GRACE offers that global scale as it maps variations in gravity from month to month. “Nothing can hide from GRACE,” said Michael Watkins, GRACE project scientist at the Jet Propulsion Laboratory in Pasadena, Calif. Vegetation does not bother it and clouds do not bother it, because you do not have to see gravity, he added.
Nevertheless, it has taken years for the scientific community to begin to fully realize the potential utility of the GRACE data to reveal water shortages. “This is a new technique, not something a typical graduate student would know how to use,” Watkins said.
When GRACE was conceived in the 1990s, a primary goal of mission planners was to develop a capability to monitor surface and subsurface ground water, according to Byron Tapley, GRACE principal investigator and director of the Center for Space Research at the University of Texas, Austin. “The full utilization of the signal required the attention of the respective hydrology or oceanography community,” Tapley wrote in an e-mail. “This interaction required that the GRACE project understand what was important to the hydrology community and that we interact with them to help explain the GRACE data product.
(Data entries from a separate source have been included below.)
## src/rtl/pipeline_stage_ctrl.sv

```systemverilog
// ============================================================================
// pipeline_stage_ctrl
// ----------------------------------------------------------------------------
// Pipeline sequencing for the 5-stage core (IF/ID/EX/MEM/WB). Takes the
// hazard unit's stall (stop_ID), flush (took_branch) and freeze (mem_busy)
// requests and turns them into per-stage valid bits, pipeline register
// enables, tracked destination registers (fed back to the hazard unit), the
// WB register-file write strobe and two free-running performance counters.
//
// Ports
//   clk           core clock, rising edge
//   reset         asynchronous, active-high; clears all state at once
//   fetch_valid   IF presents a valid instruction to ID this cycle
//   rd_IF         destination register of the instruction entering ID
//   wen_IF        the instruction entering ID writes rd_IF
//   stop_ID       load-use stall request
//   took_branch   branch/jump in EX taken; squash the two younger slots
//   mem_busy      data memory not ready; freeze the whole pipeline
//   en_IF         PC / IF-ID register enable
//   en_ID         ID-EX register enable
//   en_EX         EX-MEM register enable
//   en_MEM        MEM-WB register enable
//   valid_*       stage holds a real instruction
//   rd_*          stage destination, 0 when invalid or not writing
//   reg_write_WB  register-file write strobe
//   retired       instructions that left WB (wraps)
//   stall_cycles  cycles with a stall or freeze request (wraps)
// ============================================================================
module pipeline_stage_ctrl #(
    parameter int CNT_W = 64
) (
    input  logic             clk,
    input  logic             reset,
    input  logic             fetch_valid,
    input  logic [4:0]       rd_IF,
    input  logic             wen_IF,
    input  logic             stop_ID,
    input  logic             took_branch,
    input  logic             mem_busy,
    output logic             en_IF,
    output logic             en_ID,
    output logic             en_EX,
    output logic             en_MEM,
    output logic             valid_ID,
    output logic             valid_EX,
    output logic             valid_MEM,
    output logic             valid_WB,
    output logic [4:0]       rd_ID,
    output logic [4:0]       rd_EX,
    output logic [4:0]       rd_MEM,
    output logic [4:0]       rd_WB,
    output logic             reg_write_WB,
    output logic [CNT_W-1:0] retired,
    output logic [CNT_W-1:0] stall_cycles
);

    // What the pipeline does on the coming edge, already prioritised.
    localparam logic [1:0] STEP_NORMAL = 2'd0;
    localparam logic [1:0] STEP_FLUSH  = 2'd1;
    localparam logic [1:0] STEP_STALL  = 2'd2;
    localparam logic [1:0] STEP_FREEZE = 2'd3;

    // A destination is only visible when the slot is live, writes, and is
    // not x0 -- the hazard unit never has to special-case bubbles or x0.
    function automatic logic [4:0] rd_visible(input logic v, input logic w,
                                              input logic [4:0] r);
        return (v && w && (r != 5'd0)) ? r : 5'd0;
    endfunction

    function automatic logic [CNT_W-1:0] cnt_inc(input logic [CNT_W-1:0] c);
        return c + CNT_W'(1);
    endfunction

    logic [1:0] step;

    // Registered stage state
    logic       v_id, v_ex, v_mem, v_wb;
    logic       w_id, w_ex, w_mem, w_wb;
    logic [4:0] r_id, r_ex, r_mem, r_wb;

    // Next-state values
    logic       v_id_n, v_ex_n, v_mem_n, v_wb_n;
    logic       w_id_n, w_ex_n, w_mem_n, w_wb_n;
    logic [4:0] r_id_n, r_ex_n, r_mem_n, r_wb_n;

    logic retire_fire;
    logic stall_fire;

    always_comb begin
        if (mem_busy) begin
            step = STEP_FREEZE;
        end else if (took_branch) begin
            step = STEP_FLUSH;
        end else if (stop_ID) begin
            step = STEP_STALL;
        end else begin
            step = STEP_NORMAL;
        end
    end

    // Enables are forced low while reset is held so nothing downstream
    // captures during the reset window.
    always_comb begin
        en_EX  = !reset && (step != STEP_FREEZE);
        en_MEM = !reset && (step != STEP_FREEZE);
        en_IF  = !reset && ((step == STEP_NORMAL) || (step == STEP_FLUSH));
        en_ID  = !reset && ((step == STEP_NORMAL) || (step == STEP_FLUSH));
    end

    always_comb begin
        // Default: every stage holds (freeze behaviour).
        v_id_n  = v_id;
        w_id_n  = w_id;
        r_id_n  = r_id;
        v_ex_n  = v_ex;
        w_ex_n  = w_ex;
        r_ex_n  = r_ex;
        v_mem_n = v_mem;
        w_mem_n = w_mem;
        r_mem_n = r_mem;
        v_wb_n  = v_wb;
        w_wb_n  = w_wb;
        r_wb_n  = r_wb;

        case (step)
            STEP_NORMAL: begin
                v_id_n  = fetch_valid;
                w_id_n  = fetch_valid && wen_IF;
                r_id_n  = rd_IF;
                v_ex_n  = v_id;
                w_ex_n  = w_id;
                r_ex_n  = r_id;
                v_mem_n = v_ex;
                w_mem_n = w_ex;
                r_mem_n = r_ex;
                v_wb_n  = v_mem;
                w_wb_n  = w_mem;
                r_wb_n  = r_mem;
            end
            STEP_FLUSH: begin
                // The fetched instruction and the one in ID are wrong-path;
                // the branch itself (in EX) carries on into MEM.
                v_id_n  = 1'b0;
                w_id_n  = 1'b0;
                r_id_n  = 5'd0;
                v_ex_n  = 1'b0;
                w_ex_n  = 1'b0;
                r_ex_n  = 5'd0;
                v_mem_n = v_ex;
                w_mem_n = w_ex;
                r_mem_n = r_ex;
                v_wb_n  = v_mem;
                w_wb_n  = w_mem;
                r_wb_n  = r_mem;
            end
            STEP_STALL: begin
                // ID holds its instruction; a bubble goes into EX while the
                // older instructions drain forward.
                v_ex_n  = 1'b0;
                w_ex_n  = 1'b0;
                r_ex_n  = 5'd0;
                v_mem_n = v_ex;
                w_mem_n = w_ex;
                r_mem_n = r_ex;
                v_wb_n  = v_mem;
                w_wb_n  = w_mem;
                r_wb_n  = r_mem;
            end
            default: begin
            end
        endcase
    end

    always_ff @(posedge clk or posedge reset) begin
        if (reset) begin
            v_id  <= 1'b0;
            v_ex  <= 1'b0;
            v_mem <= 1'b0;
            v_wb  <= 1'b0;
            w_id  <= 1'b0;
            w_ex  <= 1'b0;
            w_mem <= 1'b0;
            w_wb  <= 1'b0;
            r_id  <= 5'd0;
            r_ex  <= 5'd0;
            r_mem <= 5'd0;
            r_wb  <= 5'd0;
        end else begin
            v_id  <= v_id_n;
            v_ex  <= v_ex_n;
            v_mem <= v_mem_n;
            v_wb  <= v_wb_n;
            w_id  <= w_id_n;
            w_ex  <= w_ex_n;
            w_mem <= w_mem_n;
            w_wb  <= w_wb_n;
            r_id  <= r_id_n;
            r_ex  <= r_ex_n;
            r_mem <= r_mem_n;
            r_wb  <= r_wb_n;
        end
    end

    // An instruction held in WB by mem_busy retires (and writes) only on the
    // cycle the freeze lifts, so each retirement is counted exactly once.
    assign retire_fire = v_wb && !mem_busy;
    assign stall_fire  = (stop_ID && !took_branch) || mem_busy;

    always_ff @(posedge clk or posedge reset) begin
        if (reset) begin
            retired      <= '0;
            stall_cycles <= '0;
        end else begin
            if (retire_fire) begin
                retired <= cnt_inc(retired);
            end
            if (stall_fire) begin
                stall_cycles <= cnt_inc(stall_cycles);
            end
        end
    end

    // Outputs depend only on registered state (plus mem_busy for the write
    // strobe), so the hazard unit's rd loop has no combinational path.
    assign valid_ID  = v_id;
    assign valid_EX  = v_ex;
    assign valid_MEM = v_mem;
    assign valid_WB  = v_wb;

    assign rd_ID  = rd_visible(v_id, w_id, r_id);
    assign rd_EX  = rd_visible(v_ex, w_ex, r_ex);
    assign rd_MEM = rd_visible(v_mem, w_mem, r_mem);
    assign rd_WB  = rd_visible(v_wb, w_wb, r_wb);

    assign reg_write_WB = (rd_WB != 5'd0) && !mem_busy;

endmodule

```

## config.mk

```make
export PLATFORM = sky130hd
export DESIGN_NAME = pipeline_stage_ctrl
export DESIGN_NICKNAME = d
export VERILOG_FILES = /design/src/rtl/pipeline_stage_ctrl.sv
export SDC_FILE = /design/constraint.sdc
export NUM_CORES = 1
export LEC_CHECK = 0
export ABC_CLOCK_PERIOD_IN_PS = 4870
export CORE_UTILIZATION = 47
export CTS_BUF_LIST = sky130_fd_sc_hd__clkbuf_4 sky130_fd_sc_hd__clkbuf_8
export CTS_CLUSTER_DIAMETER = 120
export DETAILED_ROUTE_END_ITERATION = 7
export GPL_TIMING_DRIVEN = 0
export PLACE_DENSITY_LB_ADDON = 0.2
export REMOVE_ABC_BUFFERS = 1
export SLEW_MARGIN = 20
export SYNTH_ARGS = -nofsm -noshare
export SYNTH_HDL_FRONTEND = slang
export SYNTH_SLANG_ARGS = --single-unit
export TNS_END_PERCENT = 50
```

## constraint.sdc

```tcl
create_clock -name clk -period 4.87 [get_ports clk]
set_input_delay 0.7305 -clock clk [delete_from_list [all_inputs] [get_ports clk]]
set_output_delay 0.7305 -clock clk [all_outputs]
set_load 0.01 [all_outputs]
```

## Word level (Yosys, flattened, before mapping)

Index checks and enable logic that the tools add are counted.

| operators by class | value |
|---|---|
| shift operators | 0 |
| multiplexer cells | 13 |
| multipliers | 0 |
| bitwise logic cells | 0 |
| $add $sub $neg | 2 |
| equal/unequal tests | 3 |
| div/mod/pow operators | 0 |
| order comparisons | 0 |
| reduce and logical (&&, ||, !) cells | 29 |

Operators with widths:

| operator | count |
|---|---|
| $add 64x1->64 const B | 2 |
| $reduce_bool 5->1 | 5 |
| $mux 5 | 4 |
| $pmux 5 s2 | 2 |
| $logic_and 1x1->1 | 14 |
| $pmux 1 s2 | 4 |
| $mux 2 | 3 |
| $reduce_bool 2->1 | 2 |
| $logic_not 1->1 | 3 |
| $reduce_or 3->1 | 1 |
| $eq 2x1->1 const B | 1 |
| $eq 2x2->1 const B | 1 |
| $logic_not 2->1 | 1 |
| $logic_or 1x1->1 | 2 |
| $ne 2x2->1 const B | 1 |
| $reduce_or 2->1 | 1 |

| storage, ports and cells | value |
|---|---|
| ROM bits | 0 |
| register bits after elaboration | 156 |
| input port bits | 12 |
| RAM bits | 0 |
| bits in latches | 0 |
| output and inout bits | 157 |
| memories kept | 0 |
| word-level logic and storage cells | 61 |

## Longest topological paths before layout

Gate-level depths: netlist (run 1).

| depth | value |
|---|---|
| depth in word-level cells | 6 |
| depth in mapped cells | 9 |
| mapped depth without buffers | 6 |

## Worst setup path after synthesis (run 1)

Ideal clock, no wire load.

| timing | value |
|---|---|
| path kind | input-to-output |
| from | input port stop_ID |
| to | output port en_IF |
| setup slack | 1.814 ns |
| path buffers | 3 |
| data required time | 4.140 ns |
| stages | 9 |
| arrival time | 2.326 ns |
| cell sequence | nor2b_1 > or2_2 > clkbuf_1 > inv_1 > ha_1 > clkbuf_1 > nor2_1 > nor2_1 > buf_4 |

| between the ends | value |
|---|---|
| cells in the longest elaborated chain, start to end | 6 |

RTL lines:

| item | RTL line | RTL |
|---|---|---|
| start, declared | 37 | `input logic stop_ID,` |
| $mux 2 * | 94 | `end else if (stop_ID) begin` |
| $mux 2 * | 92 | `end else if (took_branch) begin` |
| $mux 2 * | 90 | `if (mem_busy) begin` |
| $eq 2x1->1 / $logic_not 2->1 (equally long branches) | n/a |  |
| $logic_or 1x1->1 * | n/a |  |
| $logic_and 1x1->1 * | n/a |  |
| end, declared | 40 | `output logic en_IF,` |

Mark *: on every way between the ends. The rest lies on a longest branch, timed or not.

## Worst setup path in the final report (run 1)

| timing | value |
|---|---|
| from | input port mem_busy |
| to | output port en_ID |

| between the ends | value |
|---|---|
| cells in the longest elaborated chain, start to end | 4 |

RTL lines:

| item | RTL line | RTL |
|---|---|---|
| start, declared | 39 | `input logic mem_busy,` |
| $mux 2 * | 90 |  |
| $eq 2x1->1 / $logic_not 2->1 (equally long branches) | 107 | `en_ID = !reset && ((step == STEP_NORMAL) \|\| (step == STEP_FLUSH));` |
| $logic_or 1x1->1 * | 107 |  |
| $logic_and 1x1->1 * | 107 |  |
| end, declared | 41 | `output logic en_ID,` |

Marks and branches as above.

==> flow_summary.yaml, run 1 <==
outcome:
  outcome: "finished, final reports clean"
worst_setup_path:
  startpoint: "mem_busy"
  crit_type: "input pin to output port"
  reg2reg_to: "retired[62]$_DFFE_PP0P_"
  cp_slowest_stage_delay_ns: 0.56
  cp-endpoint: "en_ID"
  cp_top_family: "buffers and inverters"
  reg2reg_depth: 5
  cp_num_buf_inv: 3
  r2r_start: "retired[17]$_DFFE_PP0P_"
  end_kind: "output port"
  critical_path_cell_count: 7
  ff2ff_setup_slack_ns: 2.17
  critPathSlowestCell: "clkdlybuf4s50_1"
  worstPathCellList: "clkdlybuf4s50_1, or2_2, inv_1, ha_1, nor2_1, nor2_1, clkdlybuf4s50_1"
  cp-start-kind: "input pin"
  path_max_fanout: 9
  critical_path_arrival_ns: 3.08
  required_ns: 4.14
grt:
  antenna_found_initial: 0
  overflow: 0
  met1_usage_pct: 30.0
  grt_pass1_wl_um: 28300
  use_met3_pct: 5.86
  grt_max_degree: 93
  busiest_layer: "met2"
  track_usage_pct: 22.4
  use_met2_pct: 35.4
  grt_pass1_vias: 5604
floorplan:
  core_sq_um: 14800
  die_x_um: 126
  rows: 44
  fp.dieH_um: 126
  ios: 169
  initial_core_util_pct: 48.9
  die_area_sq_um: 15900
drt:
  drt_pre_antenna_iters: 5
  totalWireLength_um: 16600
  drt_iter0_drc: 272
  vias_per_cell: 5.45
  wire_per_inst_um: 16.1
  drtAntennaViolNets: 0
  drc: 0
  dr_total_vias: 5620
synthesis:
  synth_xor_area_share_pct: 15.3
  synth-compound-area-share_pct: 0.918
  synth_fa_ha_area_share_pct: 0.866
  synth_edf_count: 0
  yosysWarnings: 0
  yosysTopAreaCell: "dfrtp_1"
  muxShareOfSynthArea_pct: 3.17
  synth_simple_gate_area_share_pct: 24.0
  netlist_top_cells_count: "dfrtp_1, xnor2_1, nand2_1"
  seq_area_frac_synth_pct: 54.1
  synth.area.top_cells: "dfrtp_1, xnor2_1, xor2_1, nand4_1, and3_1"
  ys_types: 40
  yosys.area.top_type_share_pct: 54.1
  synth_area_sq_um: 7220
  synth-async-reset-ratio_pct: 100
  syn_inst: 663
  synth_seq_cells: 156
  synth_top_family_by_area: "simple AND/OR/NAND/NOR gates"
  synth_ff_type: "dfrtp_1"
  syn_area_per_cell_sq_um: 10.9
  yosys.cell_count.top_type: "dfrtp_1"
timing:
  worstMarginPinSlew_ns: 0.976
  finalWorstSetupSlack_ns: 1.06
  fmax_mhz: 263
  min_period_over_period_pct: 78.2
  hold_viol: 0
  slew_headroom_pct: 34.9
  tns_ns: 0
  clock_skew_ns: 0.00687
  rsz0062_at_grt: "false"
  setup_violations: 0
  slew_viol_final: 0
  post-route-min-period_ns: 3.81
cells_and_area:
  drive_above_1_share_pct: 7.19
  syn_to_final_growth_pct: 31.6
  antenna_cells: 0
  nets: 853
clock_network:
  cts_num_sinks: 156
  post-cts-setup-buffers: 0
  cts_resized: 0
  cts_buffers: 17
  cts_buffer_depth: 2
  cts_root_buf: "clkbuf_8"
  htreeDepth: 4
  clk_pin_slew_ns: 0.07
  insertion_delay_ns: 0.44
  cts_tree: "done"
  holdBufCountCts: 0
worst_hold_path:
  min-delay-start: "retired[63]$_DFFE_PP0P_"
  hp-class: "register to register"
power:
  pwr_density_cell_nw_per_um2: 276
  power.leakage_nw: 4.33
  ir_worst_vdd_v: 0.000156
placement:
  gp_congestion: 0.842
  dp_slack_ns: 1.07
  dp_hpwl_um: 12100
  port_buffers: 168
job:
  maxCapViolCount: 0
==> cell type report <==
type | count | area, sq um
clock inverters | 7 | 62.6
multi-input cells | 476 | 3210
repair buffers | 170 | 1720
clock buffers | 24 | 318
fillers | 1185 | 5250
well taps | 184 | 230
inverters | 15 | 63.8
flip-flops and latches | 156 | 3900
==> cell usage in the layout (no fill, tap or decap), types with 14 or more instances in the layout <==
master	synthesis	final
clkdlybuf4s50_1	0	168
dfrtp_1	156	156
xnor2_1	74	74
nand2_1	53	53
xor2_1	52	52
nor2_1	49	49
nand4_1	47	47
and3_1	43	43
nand3_1	43	43
clkbuf_8	0	22
nor3_1	18	18
mux2_2	15	15
inv_1	15	14
==> logic make-up (layout without fill, tap and decap cells) <==
logic type,count (synthesis),in the layout
adder cells (fa/ha/maj),5,5
AND/OR/NAND/NOR,313,313
buffers and inverters,31,216
multiplexers,21,21
XOR/XNOR,126,126
AO/OA/AOI/OAI,11,11
flip-flops,156,156
==> sequential cells by signal, summed over array words and instances, names as in the netlist <==
signal / flops
w_id: 1
valid_EX: 1
valid_WB: 1
r_wb: 5
r_ex: 5
w_mem: 1
valid_MEM: 1
r_id: 5
w_ex: 1
stall_cycles: 64
r_mem: 5
retired: 64
w_wb: 1
valid_ID: 1
==> power breakdown <==
part,switching [mW],total (mW),internal (mW)
sequential,0.0806,1.43,1.35
clock,0.448,0.925,0.477
combinational,0.125,0.264,0.138
total,0.654,2.62,1.97
==> per-stage QoR <==
| stage | cells | power [mW] | util (%) | area, sq um | hold slack, ns |
|---|---|---|---|---|---|
| 6_report | 1032 | 2.62 | 64.4 | 9500 | 0.478 |
| 4_1_cts | 1032 | 2.65 | 64.4 | 9500 | 0.479 |
| 3_5_place_dp | 1001 | 1.72 | 61.8 | 9120 | 0.469 |
| 3_3_place_gp | 999 | 1.70 | 61.4 | 9060 | 0.462 |
| 5_1_grt | 1032 | 2.74 | 64.4 | 9500 | 0.507 |
| 2_1_floorplan | 647 | 1.57 | - | 7150 | 0.461 |
==> how the worst min path moves through the flow <==
| stage | to | slack [ns] | cells after the start |
|---|---|---|---|
| 2_1_floorplan | r_ex[0]$_DFFE_PP0P_ | 0.46 | 2 |
| 3_3_place_gp | stall_cycles[63]$_DFFE_PP0P_ | 0.46 | 1 |
| 3_5_place_dp | stall_cycles[63]$_DFFE_PP0P_ | 0.47 | 1 |
| 4_1_cts | stall_cycles[63]$_DFFE_PP0P_ | 0.48 | 1 |
| 5_1_grt | stall_cycles[63]$_DFFE_PP0P_ | 0.51 | 1 |
| 6_report | retired[63]$_DFFE_PP0P_ | 0.48 | 1 |
==> metal layers <==
metal  wire length, um  share of wire [%]
met3               869                5.2
met2              8040                 48
met5                 0                  0
met4               233                1.4
met1              7510                 45
Power figures use the tool's default switching activity.
==> run 2, diff against run 1 <==
- ABC_CLOCK_PERIOD_IN_PS: 4870 -> 3050
- clock period: 4.87 -> 3.05 ns (I/O delays scaled with it)
==> run 2 against run 1 <==
  * Sequential cell count unchanged
  * First-iteration DRC count down 5.9%
  * Final cell count grew 0.48%
  * Sequential power grew 59%
==> flow_summary.yaml, run 2 (same netlist as run 1, synthesis figures left out) <==
worst_setup_path:
  critical_path_arrival_ns: 2.42
  path_max_fanout: 7
  critPathSlowestCell: "clkdlybuf4s50_1"
  cp_slowest_stage_delay_ns: 0.55
  cp-start-kind: "input pin"
  end_kind: "output port"
  required_ns: 2.59
  worstPathCellList: "clkdlybuf4s50_1, nor2b_1, or2_2, inv_2, ha_4, nor2_1, nor2_1, clkdlybuf4s50_1"
  crit_type: "input pin to output port"
placement:
  dp_hpwl_um: 12100
  port_buffers: 168
  gp_congestion: 0.842
floorplan:
  core_sq_um: 14800
  die_x_um: 126
  rows: 44
  fp.dieH_um: 126
  ios: 169
  die_area_sq_um: 15900
  initial_core_util_pct: 48.9
clock_network:
  insertion_delay_ns: 0.44
  cts_buffer_depth: 2
  cts_tree: "done"
  holdBufCountCts: 0
  cts_buffers: 17
  cts_num_sinks: 156
  cts_root_buf: "clkbuf_8"
  clk_pin_slew_ns: 0.07
  htreeDepth: 4
drt:
  wire_per_inst_um: 16.2
  drc: 0
  totalWireLength_um: 16800
  dr_total_vias: 5671
  vias_per_cell: 5.47
  drt_pre_antenna_iters: 4
  drtAntennaViolNets: 0
  drt_iter0_drc: 256
timing:
  slew_headroom_pct: 33.8
  clock_skew_ns: 0.00669
  setup_violations: 0
  worstMarginPinSlew_ns: 0.994
  hold_viol: 0
  post-route-min-period_ns: 2.87
  min_period_over_period_pct: 94.2
  fin_hold_ws_ns: 0.478
  slew_viol_final: 0
  tns_ns: 0
  rsz0062_at_grt: "false"
  fmax_mhz: 348
cells_and_area:
  syn_to_final_growth_pct: 32.3
  fill_cells: 1177
  drive_above_1_share_pct: 7.97
  layout_common_cells: "clkdlybuf4s50_1, dfrtp_1, xnor2_1, nand2_1, xor2_1"
  largestRegisters: "retired (64), stall_cycles (64)"
  seqCellArea_sq_um: 3900
  final_common_cell: "clkdlybuf4s50_1"
  antenna_cells: 0
  final_core_util_pct: 64.7
  nets: 858
  multi_input_area_sq_um: 3220
grt:
  antenna_found_initial: 0
  overflow: 0
  grt_pass1_wl_um: 28300
  grt_pass1_vias: 5608
  track_usage_pct: 22.5
  grt_max_degree: 93
power:
  ir_worst_vdd_v: 0.000250
  pwr_density_cell_nw_per_um2: 439
  power.leakage_nw: 4.35
  power_mw: 4.19
worst_hold_path:
  hp-class: "register to register"
outcome:
  outcome: "finished, final reports clean"
job:
  maxCapViolCount: 0
==> run 2: cell types whose count changed in the layout (fill, tap and decap cells not counted) <==
cell             previous run  this run
ha_1                        5         4
buf_4                       1         6
clkdlybuf4s50_1           168       167
dlygate4sd2_1               0         1
inv_2                       0         1
ha_4                        0         1
inv_1                      14        13
==> run 2: power by group <==
part | internal (mW) | switching, mW
sequential | 2.16 | 0.129
combinational | 0.224 | 0.202
clock | 0.761 | 0.718
total | 3.14 | 1.05
==> run 2: repair_timing <==
| action | CTS | global route |
|---|---|---|
| pin swaps | 0 | 1 |
| resized for setup | 3 | 1 |
| setup buffers | 0 | 5 |
| endpoints found under the setup margin | 2 | 2 |
| gates cloned | 0 | 0 |
==> run 2: area by class of cell <==
cell class                 instances  share of cell area, %
sequential                       156                   40.9
multi-input combinational        476                   33.7
timing repair buffer             175                   18.4
clock buffer                      24                   3.33
tap                              184                   2.41
inverter                          15                  0.668
clock inverter                     7                  0.655
==> run 2: path summary, 6_finish.rpt <==
kind	startpoint	endpoint	slack, ns	cells past startpoint
worst max-delay path	took_branch	en_ID	0.18	8
worst min-delay path	retired[63]$_DFFE_PP0P_	retired[63]$_DFFE_PP0P_	0.48	1
worst max register to register	retired[17]$_DFFE_PP0P_	retired[62]$_DFFE_PP0P_	0.34	5
worst min register to register	retired[63]$_DFFE_PP0P_	retired[63]$_DFFE_PP0P_	0.48	1
max in group asynchronous	reset	retired[49]$_DFFE_PP0P_	1.75	3
min in group asynchronous	reset	r_ex[2]$_DFFE_PP0P_	0.52	2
This collaboration occurred over a period of years as the mission data products matured.”
After nearly eight years, GRACE has become an important feature of hydrology studies. “The degree to which a number of communities have embraced and utilized the measurements has been a rewarding surprise,” Tapley added.
Now, scientists worry that their studies, which often rely on multiyear time scales to chart changes in water resources, will face glaring data shortages when the GRACE mission ends. GRACE includes two satellites built by the Astrium division of Europe’s largest aerospace company EADS and an attitude control system manufactured byof Palo Alto, Calif. Both were designed to last at least five years. After nearly eight years in orbit, the equipment is “aging pretty gracefully,” Watkins said. Nevertheless, it is aging.
Each spacecraft has lost one of its 20 batteries and spent approximately 50 percent of its gaseous nitrogen fuel. While NASA has approved funding for the extended mission until 2013, program officials are wary of possible electronic failures. “We worry that with the age of the satellites, there may be an instrument or satellite component failure earlier,” Tapley wrote.
Compounding that fear is the realization that no GRACE follow-on appears imminent. “The possibilities for continuing the measurement are being discussed by a number of countries, but at present there is no firm plan for a GRACE follow-on mission,” Tapley wrote.
The National Research Council called for a $450 million GRACE 2 mission to be launched between 2016 and 2020 in its Earth Science decadal survey. Budget constraints coupled with intense competition for NASA resources make even that timeframe seem optimistic, according to mission officials. “I wish I knew a way to accelerate it,” Famiglietti said. “All we can do is make our science known and hope that NASA and Congress make replacing GRACE a priority.”